Here are my thoughts however in case you find them useful:

> Sub Polarity - Yes, the Sub is negative polarity. [FYI - The impulse peak reflects the highest frequency being measured; in this case 500 Hz. If the Sub is still in its passband then using the impulse chart is fine for this decision. If the Sub is well into its stopband and has a steep lowpass filter active then it may be misleading. It is better to look at the step response or the phase response.]

> Polarity to use - Your choice. Good alignments can be found either way. With an acoustic LR-24 or LR-48 XO setting both polarities positive is the alignment that is correct. As the acoustic filters often deviate from the ideal rolloff either setting may work as well. With enough deviation a better fit may be found with one driver reversed. The electrical filters chosen often do not provide the target acoustic shape.

> Direct sound or steady-state alignment - I initially find the best direct sound alignment and see how well it works for SPL. I also reverse polarity on the Sub and the reduce the delay of the sub (increase mains delay in this case) ~1/2 wavelength to find the best direct sound timing (~5 ms delay shift in this case). If the SPL support is good, I would use one of these 2 alignments. With room effects impacting phase at the LP and L vs R differences there are often other settings that in this range that provide as much
(or possibly more?) SPL support. These would all be good settings in my opinion. I am reluctant to shift the delay outside of this 5 ms range. We could find good SPL support with additional 1/2 wavelength increments, but the group delay offset starts to be excessive.

> Sub Position - Always a good consideration. Also a second sub to match the one you have may help a lot.

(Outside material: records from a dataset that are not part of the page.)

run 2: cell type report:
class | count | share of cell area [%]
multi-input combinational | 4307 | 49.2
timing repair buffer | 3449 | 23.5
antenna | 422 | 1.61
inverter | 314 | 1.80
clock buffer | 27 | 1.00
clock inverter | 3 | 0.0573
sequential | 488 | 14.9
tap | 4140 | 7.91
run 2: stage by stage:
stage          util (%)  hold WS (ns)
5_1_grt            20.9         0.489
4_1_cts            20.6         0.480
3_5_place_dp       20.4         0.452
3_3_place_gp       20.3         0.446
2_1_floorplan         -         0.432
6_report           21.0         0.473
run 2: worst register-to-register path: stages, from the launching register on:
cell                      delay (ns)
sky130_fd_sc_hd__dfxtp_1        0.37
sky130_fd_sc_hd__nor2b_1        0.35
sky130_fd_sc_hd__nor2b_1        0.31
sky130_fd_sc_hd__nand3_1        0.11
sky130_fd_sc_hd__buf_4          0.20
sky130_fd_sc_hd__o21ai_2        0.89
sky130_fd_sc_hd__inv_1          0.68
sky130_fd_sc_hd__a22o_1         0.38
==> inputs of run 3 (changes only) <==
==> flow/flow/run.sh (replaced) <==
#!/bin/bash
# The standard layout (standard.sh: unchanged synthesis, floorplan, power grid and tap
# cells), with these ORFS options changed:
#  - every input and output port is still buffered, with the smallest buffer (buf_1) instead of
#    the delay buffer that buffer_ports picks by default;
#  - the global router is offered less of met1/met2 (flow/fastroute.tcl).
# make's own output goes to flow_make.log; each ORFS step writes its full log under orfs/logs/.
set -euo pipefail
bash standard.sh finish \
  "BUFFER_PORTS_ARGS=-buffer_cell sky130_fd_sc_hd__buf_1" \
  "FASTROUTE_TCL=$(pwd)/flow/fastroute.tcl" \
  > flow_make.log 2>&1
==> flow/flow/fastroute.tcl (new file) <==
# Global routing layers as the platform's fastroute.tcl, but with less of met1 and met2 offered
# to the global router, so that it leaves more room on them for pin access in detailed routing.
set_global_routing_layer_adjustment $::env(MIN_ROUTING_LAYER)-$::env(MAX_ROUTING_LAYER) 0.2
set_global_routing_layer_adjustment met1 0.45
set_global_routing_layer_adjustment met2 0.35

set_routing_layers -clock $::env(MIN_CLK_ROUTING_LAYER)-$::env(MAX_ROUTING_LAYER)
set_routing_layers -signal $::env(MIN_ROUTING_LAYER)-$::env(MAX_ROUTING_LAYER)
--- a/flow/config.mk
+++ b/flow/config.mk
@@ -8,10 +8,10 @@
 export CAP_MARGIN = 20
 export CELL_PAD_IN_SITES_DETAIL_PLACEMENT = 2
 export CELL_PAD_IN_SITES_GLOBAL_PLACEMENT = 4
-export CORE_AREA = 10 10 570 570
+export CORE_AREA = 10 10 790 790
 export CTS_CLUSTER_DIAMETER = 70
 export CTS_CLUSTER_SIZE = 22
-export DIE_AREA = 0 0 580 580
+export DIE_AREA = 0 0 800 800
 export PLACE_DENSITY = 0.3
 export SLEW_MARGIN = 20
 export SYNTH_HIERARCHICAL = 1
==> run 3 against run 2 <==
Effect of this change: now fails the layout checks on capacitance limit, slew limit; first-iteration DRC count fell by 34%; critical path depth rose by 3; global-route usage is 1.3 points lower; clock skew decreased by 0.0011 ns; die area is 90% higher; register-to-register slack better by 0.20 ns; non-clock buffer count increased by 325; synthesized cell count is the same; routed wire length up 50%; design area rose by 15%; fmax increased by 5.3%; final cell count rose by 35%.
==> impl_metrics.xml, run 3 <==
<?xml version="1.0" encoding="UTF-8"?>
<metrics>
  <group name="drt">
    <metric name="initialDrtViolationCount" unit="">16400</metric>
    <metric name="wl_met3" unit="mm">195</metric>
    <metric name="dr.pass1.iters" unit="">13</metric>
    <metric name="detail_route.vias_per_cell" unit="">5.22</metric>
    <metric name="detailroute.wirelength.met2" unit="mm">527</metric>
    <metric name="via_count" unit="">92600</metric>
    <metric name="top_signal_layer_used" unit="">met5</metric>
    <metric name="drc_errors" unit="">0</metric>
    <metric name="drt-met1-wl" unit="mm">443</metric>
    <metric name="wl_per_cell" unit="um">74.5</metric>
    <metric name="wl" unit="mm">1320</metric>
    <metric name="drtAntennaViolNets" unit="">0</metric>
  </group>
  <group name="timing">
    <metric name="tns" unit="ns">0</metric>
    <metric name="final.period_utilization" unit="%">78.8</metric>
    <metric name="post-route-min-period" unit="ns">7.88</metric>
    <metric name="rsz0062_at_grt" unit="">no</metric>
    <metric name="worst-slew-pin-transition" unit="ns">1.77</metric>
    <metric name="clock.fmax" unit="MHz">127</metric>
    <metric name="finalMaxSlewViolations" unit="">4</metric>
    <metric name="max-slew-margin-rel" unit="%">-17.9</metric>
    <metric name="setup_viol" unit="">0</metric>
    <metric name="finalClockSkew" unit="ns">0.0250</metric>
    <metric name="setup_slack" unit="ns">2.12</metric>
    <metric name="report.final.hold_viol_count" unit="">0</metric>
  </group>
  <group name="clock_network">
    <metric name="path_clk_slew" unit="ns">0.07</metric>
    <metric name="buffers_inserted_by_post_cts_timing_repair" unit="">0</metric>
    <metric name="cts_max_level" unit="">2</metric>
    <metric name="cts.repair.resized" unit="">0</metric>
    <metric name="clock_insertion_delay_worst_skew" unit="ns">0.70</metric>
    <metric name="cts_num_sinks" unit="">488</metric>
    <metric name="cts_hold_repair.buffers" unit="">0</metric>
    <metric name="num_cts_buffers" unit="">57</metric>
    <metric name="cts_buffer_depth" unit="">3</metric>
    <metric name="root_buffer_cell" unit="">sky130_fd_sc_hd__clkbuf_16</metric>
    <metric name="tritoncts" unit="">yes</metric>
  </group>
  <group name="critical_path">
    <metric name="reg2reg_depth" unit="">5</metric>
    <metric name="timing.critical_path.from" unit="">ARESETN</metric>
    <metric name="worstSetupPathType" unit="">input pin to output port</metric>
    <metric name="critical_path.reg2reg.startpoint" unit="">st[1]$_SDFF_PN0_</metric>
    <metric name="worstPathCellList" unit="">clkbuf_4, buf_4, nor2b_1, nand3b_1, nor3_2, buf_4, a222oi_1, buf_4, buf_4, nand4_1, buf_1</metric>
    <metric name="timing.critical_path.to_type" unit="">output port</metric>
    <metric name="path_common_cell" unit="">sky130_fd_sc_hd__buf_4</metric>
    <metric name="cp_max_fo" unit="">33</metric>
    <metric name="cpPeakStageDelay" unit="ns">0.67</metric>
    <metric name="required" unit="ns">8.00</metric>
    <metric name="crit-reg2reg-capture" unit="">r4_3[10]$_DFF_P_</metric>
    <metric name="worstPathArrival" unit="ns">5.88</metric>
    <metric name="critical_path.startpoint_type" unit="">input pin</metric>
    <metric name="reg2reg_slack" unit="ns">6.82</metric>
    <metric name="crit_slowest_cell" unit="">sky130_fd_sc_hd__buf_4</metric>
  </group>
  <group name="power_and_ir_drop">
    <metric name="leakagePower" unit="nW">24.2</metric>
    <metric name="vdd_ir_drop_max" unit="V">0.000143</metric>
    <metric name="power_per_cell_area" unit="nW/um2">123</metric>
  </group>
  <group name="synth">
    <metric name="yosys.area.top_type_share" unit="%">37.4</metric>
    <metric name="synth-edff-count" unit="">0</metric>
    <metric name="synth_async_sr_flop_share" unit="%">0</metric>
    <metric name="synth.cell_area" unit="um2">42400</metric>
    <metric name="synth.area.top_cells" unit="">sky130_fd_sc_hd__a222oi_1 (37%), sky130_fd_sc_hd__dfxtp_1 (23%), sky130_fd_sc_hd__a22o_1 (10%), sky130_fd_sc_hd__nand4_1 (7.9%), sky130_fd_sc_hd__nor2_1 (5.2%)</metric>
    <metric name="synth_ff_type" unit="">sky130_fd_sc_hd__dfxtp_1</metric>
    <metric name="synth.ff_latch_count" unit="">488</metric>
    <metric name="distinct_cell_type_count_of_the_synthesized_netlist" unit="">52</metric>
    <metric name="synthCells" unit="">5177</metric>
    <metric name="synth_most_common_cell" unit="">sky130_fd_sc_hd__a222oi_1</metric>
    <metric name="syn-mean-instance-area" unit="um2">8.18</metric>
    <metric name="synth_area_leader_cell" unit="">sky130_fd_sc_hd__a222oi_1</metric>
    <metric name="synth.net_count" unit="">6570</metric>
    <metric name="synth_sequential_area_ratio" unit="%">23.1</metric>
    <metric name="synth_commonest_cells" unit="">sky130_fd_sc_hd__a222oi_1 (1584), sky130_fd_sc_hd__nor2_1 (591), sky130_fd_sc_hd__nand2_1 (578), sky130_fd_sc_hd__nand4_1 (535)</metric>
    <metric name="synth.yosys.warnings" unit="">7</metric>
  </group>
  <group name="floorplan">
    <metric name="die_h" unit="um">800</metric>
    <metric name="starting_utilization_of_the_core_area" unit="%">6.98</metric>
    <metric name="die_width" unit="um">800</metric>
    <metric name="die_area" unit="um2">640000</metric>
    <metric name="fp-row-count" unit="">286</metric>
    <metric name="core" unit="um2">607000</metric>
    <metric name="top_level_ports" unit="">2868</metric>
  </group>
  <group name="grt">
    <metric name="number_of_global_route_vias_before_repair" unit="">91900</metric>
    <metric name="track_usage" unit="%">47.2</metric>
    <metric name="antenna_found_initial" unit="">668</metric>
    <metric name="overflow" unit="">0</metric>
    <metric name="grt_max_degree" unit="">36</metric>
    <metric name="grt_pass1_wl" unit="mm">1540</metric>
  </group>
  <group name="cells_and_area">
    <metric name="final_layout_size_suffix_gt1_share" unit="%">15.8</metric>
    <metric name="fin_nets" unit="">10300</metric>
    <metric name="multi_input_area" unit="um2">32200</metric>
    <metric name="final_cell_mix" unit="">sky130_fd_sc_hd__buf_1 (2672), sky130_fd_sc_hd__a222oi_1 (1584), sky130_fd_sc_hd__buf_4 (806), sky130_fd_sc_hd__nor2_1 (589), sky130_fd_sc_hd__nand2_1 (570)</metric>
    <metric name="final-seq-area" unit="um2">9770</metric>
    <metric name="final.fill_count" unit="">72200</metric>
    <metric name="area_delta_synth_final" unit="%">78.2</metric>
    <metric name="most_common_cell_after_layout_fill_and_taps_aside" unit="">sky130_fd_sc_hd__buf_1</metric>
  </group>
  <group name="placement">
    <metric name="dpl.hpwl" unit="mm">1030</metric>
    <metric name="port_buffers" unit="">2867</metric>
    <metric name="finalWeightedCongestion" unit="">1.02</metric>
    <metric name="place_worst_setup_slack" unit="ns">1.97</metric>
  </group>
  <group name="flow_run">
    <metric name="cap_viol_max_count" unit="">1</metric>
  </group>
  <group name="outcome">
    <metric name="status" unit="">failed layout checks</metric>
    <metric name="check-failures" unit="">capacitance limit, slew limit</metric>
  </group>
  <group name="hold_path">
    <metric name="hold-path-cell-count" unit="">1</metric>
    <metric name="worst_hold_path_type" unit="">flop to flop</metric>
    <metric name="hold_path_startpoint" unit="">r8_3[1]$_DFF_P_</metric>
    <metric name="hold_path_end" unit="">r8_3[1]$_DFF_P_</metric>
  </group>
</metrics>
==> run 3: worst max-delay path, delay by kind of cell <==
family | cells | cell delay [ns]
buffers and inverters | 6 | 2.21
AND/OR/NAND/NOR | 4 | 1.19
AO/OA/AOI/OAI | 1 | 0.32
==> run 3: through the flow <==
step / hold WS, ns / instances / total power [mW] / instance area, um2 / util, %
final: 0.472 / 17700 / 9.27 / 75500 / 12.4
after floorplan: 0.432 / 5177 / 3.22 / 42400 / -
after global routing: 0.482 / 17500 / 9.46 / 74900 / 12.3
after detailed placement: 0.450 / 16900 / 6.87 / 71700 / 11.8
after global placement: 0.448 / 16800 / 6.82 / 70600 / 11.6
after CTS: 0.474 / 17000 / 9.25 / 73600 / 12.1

> XO frequency - Don't be reluctant to try a 120 Hz XO and see for yourself if there is distraction. With an acoustic LR-24 100 Hz XO I have no distraction. Others indicate they do. They may be more sensitive or may be they have more leakage higher into the mid bass, or possibly their room acoustics are different. It really only matters what you find in your case.
 
^Thanks for all your helpful comments @jtalden :T.
 
This is an old thread I know but I'll briefly revive it as it as I'm curious if the relatively new approach of having two acoustic timing reference signals (one at the start and one at the end of measurements) may be intended to have resolve my initial issue? I'm now routinely using a miniDSP SHD rather than the 2x4 HD I was when I started this thread, but testing again now and I get consistent impulse response shapes independent of measurement length.
 
This is an old thread I know but I'll briefly revive it as it as I'm curious if the relatively new approach of having two acoustic timing reference signals (one at the start and one at the end of measurements) may be intended to have resolve my initial issue? I'm now routinely using a miniDSP SHD rather than the 2x4 HD I was when I started this thread, but testing again now and I get consistent impulse response shapes independent of measurement length.
Yes, my understanding is that the trailing reference is added to correct for any clock difference.
 
Since your first post, REW has gotten a lot better in every way. There are many new settings.
 
Since your first post, REW has gotten a lot better in every way. There are many new settings.
Indeed, many of which I've used and appreciated. It's not that I've only just used REW for the first time in three years :). This relatively recent change reminded me of this issue as I did suspect the change was precisely for the reason @jtalden mentioned. Plus if it was I thought it would be good to tidy up this thread as a now solved issue should anyone else have been following it, or subsequently come across it.